Peer-reviewed veterinary case report
In vivo efficacy of a phosphodiester TLR-9 aptamer and its beneficial effect in a pulmonary anthrax infection model.
- Journal:
- Cellular immunology
- Year:
- 2008
- Authors:
- Wu, Christina C N et al.
- Affiliation:
- Department of Medicine · United States
- Species:
- rodent
Abstract
Immunostimulatory oligonucleotide (ISS-ODN) used as adjuvants are commonly modified with phosphorothioate (PS). The PS backbone prevents nuclease degradation, but confers undesired side effects, including systemic cytokine release. Previously, R10-60, a phosphodiester (PO) ISS-ODN, was structurally optimized as an intracellular Toll-like receptor-9 agonist. Here intravenous, intradermal and intranasal administration of PO R10-60 elicit local or adaptive immune responses with minimal systemic effects compared to a prototypic PS ISS-ODN in mice.
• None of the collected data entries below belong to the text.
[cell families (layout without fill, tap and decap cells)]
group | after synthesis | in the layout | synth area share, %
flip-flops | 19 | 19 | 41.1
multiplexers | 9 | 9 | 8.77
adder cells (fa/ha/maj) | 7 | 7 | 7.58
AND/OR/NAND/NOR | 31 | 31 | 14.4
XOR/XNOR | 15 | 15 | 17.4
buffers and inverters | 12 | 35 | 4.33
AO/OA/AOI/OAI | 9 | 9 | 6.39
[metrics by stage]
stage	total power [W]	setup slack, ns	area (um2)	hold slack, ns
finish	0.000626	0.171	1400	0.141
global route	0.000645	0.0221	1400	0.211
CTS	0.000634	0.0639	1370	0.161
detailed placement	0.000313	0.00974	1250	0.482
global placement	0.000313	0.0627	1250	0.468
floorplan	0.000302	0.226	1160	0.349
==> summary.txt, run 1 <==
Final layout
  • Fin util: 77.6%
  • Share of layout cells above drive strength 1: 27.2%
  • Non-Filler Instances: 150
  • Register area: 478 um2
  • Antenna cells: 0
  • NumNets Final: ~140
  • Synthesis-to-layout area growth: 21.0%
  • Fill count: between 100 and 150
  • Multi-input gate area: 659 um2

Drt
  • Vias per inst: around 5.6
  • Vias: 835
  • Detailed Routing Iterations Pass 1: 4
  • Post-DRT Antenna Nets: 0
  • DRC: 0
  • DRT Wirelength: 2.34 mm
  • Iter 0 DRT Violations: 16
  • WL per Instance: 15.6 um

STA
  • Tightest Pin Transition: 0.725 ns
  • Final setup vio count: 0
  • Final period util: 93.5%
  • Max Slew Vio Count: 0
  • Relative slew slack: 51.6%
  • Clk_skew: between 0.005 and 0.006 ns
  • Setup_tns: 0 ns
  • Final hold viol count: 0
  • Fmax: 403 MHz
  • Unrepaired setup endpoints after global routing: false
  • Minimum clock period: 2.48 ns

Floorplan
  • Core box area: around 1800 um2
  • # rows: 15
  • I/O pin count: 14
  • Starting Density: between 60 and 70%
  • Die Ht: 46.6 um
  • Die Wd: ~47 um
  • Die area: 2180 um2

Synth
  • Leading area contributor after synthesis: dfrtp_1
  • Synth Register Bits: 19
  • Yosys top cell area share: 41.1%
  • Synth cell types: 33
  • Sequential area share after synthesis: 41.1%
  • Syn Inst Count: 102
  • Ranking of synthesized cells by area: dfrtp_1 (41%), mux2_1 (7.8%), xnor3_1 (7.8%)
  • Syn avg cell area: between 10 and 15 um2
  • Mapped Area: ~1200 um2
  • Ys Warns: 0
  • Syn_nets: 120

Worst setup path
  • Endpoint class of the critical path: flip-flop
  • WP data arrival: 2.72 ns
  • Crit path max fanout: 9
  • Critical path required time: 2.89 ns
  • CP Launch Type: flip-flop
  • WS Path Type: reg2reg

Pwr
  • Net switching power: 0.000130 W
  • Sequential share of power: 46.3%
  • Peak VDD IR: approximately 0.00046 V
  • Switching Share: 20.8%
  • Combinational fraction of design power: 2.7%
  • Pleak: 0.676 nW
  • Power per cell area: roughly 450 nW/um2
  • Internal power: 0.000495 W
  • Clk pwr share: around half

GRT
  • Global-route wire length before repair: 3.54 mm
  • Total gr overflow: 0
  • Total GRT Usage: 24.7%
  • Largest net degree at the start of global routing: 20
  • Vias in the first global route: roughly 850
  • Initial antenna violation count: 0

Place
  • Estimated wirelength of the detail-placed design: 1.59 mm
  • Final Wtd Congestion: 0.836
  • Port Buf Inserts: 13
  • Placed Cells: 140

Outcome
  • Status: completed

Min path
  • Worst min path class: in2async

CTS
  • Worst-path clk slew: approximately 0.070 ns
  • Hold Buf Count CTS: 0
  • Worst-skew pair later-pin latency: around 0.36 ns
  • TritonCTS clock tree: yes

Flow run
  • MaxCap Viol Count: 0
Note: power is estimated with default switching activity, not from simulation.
$ cat config.mk
export PLATFORM = sky130hd
export DESIGN_NAME = t01_drop_ctrl_flat
export DESIGN_NICKNAME = d
export VERILOG_FILES = /design/src/rtl/t01_drop_ctrl_if.sv /design/src/rtl/t01_drop_ctrl.sv /design/src/flat_wrapper.sv
export SDC_FILE = /design/constraint.sdc
export NUM_CORES = 1
export LEC_CHECK = 0
export CORE_ASPECT_RATIO = 0.75
export CORE_MARGIN = 3
export CORE_UTILIZATION = 40
export CTS_CLUSTER_SIZE = 10
export DETAILED_ROUTE_END_ITERATION = 10
export HOLD_SLACK_MARGIN = 0.05
export PLACE_DENSITY = 0.66
export SLEW_MARGIN = 10
export SYNTH_ARGS = -nofsm -noshare
export SYNTH_HDL_FRONTEND = slang
export SYNTH_SLANG_ARGS = --single-unit
$ cat constraint.sdc
create_clock -name clk -period 1.6 [get_ports clk]
set_input_delay 0.16 -clock clk [delete_from_list [all_inputs] [get_ports clk]]
set_output_delay 0.16 -clock clk [all_outputs]
set_load 0.005 [all_outputs]
$ cat src/rtl/t01_drop_ctrl_if.sv
// t01_drop_ctrl_if: game-mode, divider tick, board and spawn handshakes for the drop controller
interface t01_drop_ctrl_if;
  logic [1:0] top_level_state;
  logic       drop_tick_n;
  logic       soft_drop;
  logic       hard_drop;
  logic       move_reset;
  logic       drop_done;
  logic       drop_blocked;
  logic       clear_done;
  logic       spawn_ack;
  logic       spawn_fail;
  logic       drop_req;
  logic       lock_piece;
  logic       spawn_req;
  logic       speed_up;
  logic       game_over;
  logic [2:0] state_dbg;
  modport master (
    output top_level_state, drop_tick_n, soft_drop, hard_drop, move_reset,
           drop_done, drop_blocked, clear_done, spawn_ack, spawn_fail,
    input  drop_req, lock_piece, spawn_req, speed_up, game_over, state_dbg
  );
  modport slave (
    input  top_level_state, drop_tick_n, soft_drop, hard_drop, move_reset,
           drop_done, drop_blocked, clear_done, spawn_ack, spawn_fail,
    output drop_req, lock_piece, spawn_req, speed_up, game_over, state_dbg
  );
endinterface

$ cat src/rtl/t01_drop_ctrl.sv
// t01_drop_ctrl: gravity, lock-delay, spawn sequencing and game-over control for the falling piece
module t01_drop_ctrl #(
  parameter int LOCK_TICKS = 2,
  parameter int MAX_RESETS = 8
) (
  input logic             clk,
  input logic             rst,
  t01_drop_ctrl_if.slave  bus
);
  typedef enum logic [2:0] {
    IDLE, SPAWN, FALL, DROP, LOCK_WAIT, LOCK, CLEAR, OVER
  } state_t;
  state_t     state, nxt;
  logic [3:0] lock_cnt, lock_nxt, reset_cnt, reset_nxt;
  logic       hard_mode, hard_nxt, tick_prev, drop_req_q, speed_q;
  logic       tick_evt, play;
  assign play     = bus.top_level_state == 2'b01;
  assign tick_evt = tick_prev & ~bus.drop_tick_n;
  // next state and counter updates; abort out of play overrides everything
  always_comb begin
    nxt       = state;
    lock_nxt  = lock_cnt;
    reset_nxt = reset_cnt;
    hard_nxt  = hard_mode;
    case (state)
      IDLE:  nxt = play ? SPAWN : IDLE;
      SPAWN: if (bus.spawn_ack) begin
        nxt       = bus.spawn_fail ? OVER : FALL;
        lock_nxt  = '0;
        reset_nxt = '0;
        hard_nxt  = 1'b0;
      end
      FALL: if (bus.hard_drop) begin
        nxt      = DROP;
        hard_nxt = 1'b1;
      end else if (tick_evt) nxt = DROP;
      DROP: if (bus.drop_done) begin
        nxt      = bus.drop_blocked ? (hard_mode ? LOCK : LOCK_WAIT) : (hard_mode ? DROP : FALL);
        lock_nxt = '0;
      end
      LOCK_WAIT: if (bus.move_reset && reset_cnt < 4'(MAX_RESETS)) begin
        reset_nxt = reset_cnt + 4'd1;
        lock_nxt  = '0;
        nxt       = FALL;
      end else if (bus.hard_drop) nxt = LOCK;
      else if (tick_evt) begin
        lock_nxt = lock_cnt + 4'd1;
        nxt      = (lock_cnt + 4'd1 == 4'(LOCK_TICKS)) ? LOCK : LOCK_WAIT;
      end
      LOCK:  nxt = CLEAR;
      CLEAR: nxt = bus.clear_done ? SPAWN : CLEAR;
      OVER:  nxt = play ? OVER : IDLE;
      default: nxt = IDLE;
    endcase
    if (!play && state != IDLE && state != OVER) begin
      nxt       = IDLE;
      lock_nxt  = '0;
      reset_nxt = '0;
      hard_nxt  = 1'b0;
    end
  end
  // state, counters, tick history and registered request outputs
  always_ff @(posedge clk or posedge rst) begin
    if (rst) begin
      state      <= IDLE;
      lock_cnt   <= '0;
      reset_cnt  <= '0;
      hard_mode  <= 1'b0;
      tick_prev  <= 1'b0;
      drop_req_q <= 1'b0;
      speed_q    <= 1'b0;
    end else begin
      state      <= nxt;
      lock_cnt   <= lock_nxt;
      reset_cnt  <= reset_nxt;
      hard_mode  <= hard_nxt;
      tick_prev  <= bus.drop_tick_n;
      drop_req_q <= nxt == DROP && !(state == DROP && bus.drop_done);
      speed_q    <= bus.soft_drop && (state inside {FALL, DROP, LOCK_WAIT});
    end
  end
  assign bus.drop_req   = drop_req_q;
  assign bus.lock_piece = state == LOCK;
  assign bus.spawn_req  = state == SPAWN;
  assign bus.game_over  = state == OVER;
  assign bus.speed_up   = speed_q;
  assign bus.state_dbg  = state;
endmodule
Furthermore, prophylactic intranasal administration of PO R10-60 significantly delayed death in mice exposed to respiratory anthrax comparable to the PS ISS-ODN. The pattern of cytokine release suggested that early IL-1beta production might contribute to this protective effect, which was replicated with recombinant IL-1beta injections during infection. Hence, the transient effects from a PO TLR-9 agonist may be beneficial for protection in a bacterial bioterrorism attack, by delaying the onset of systemic infection without the induction of a cytokine syndrome.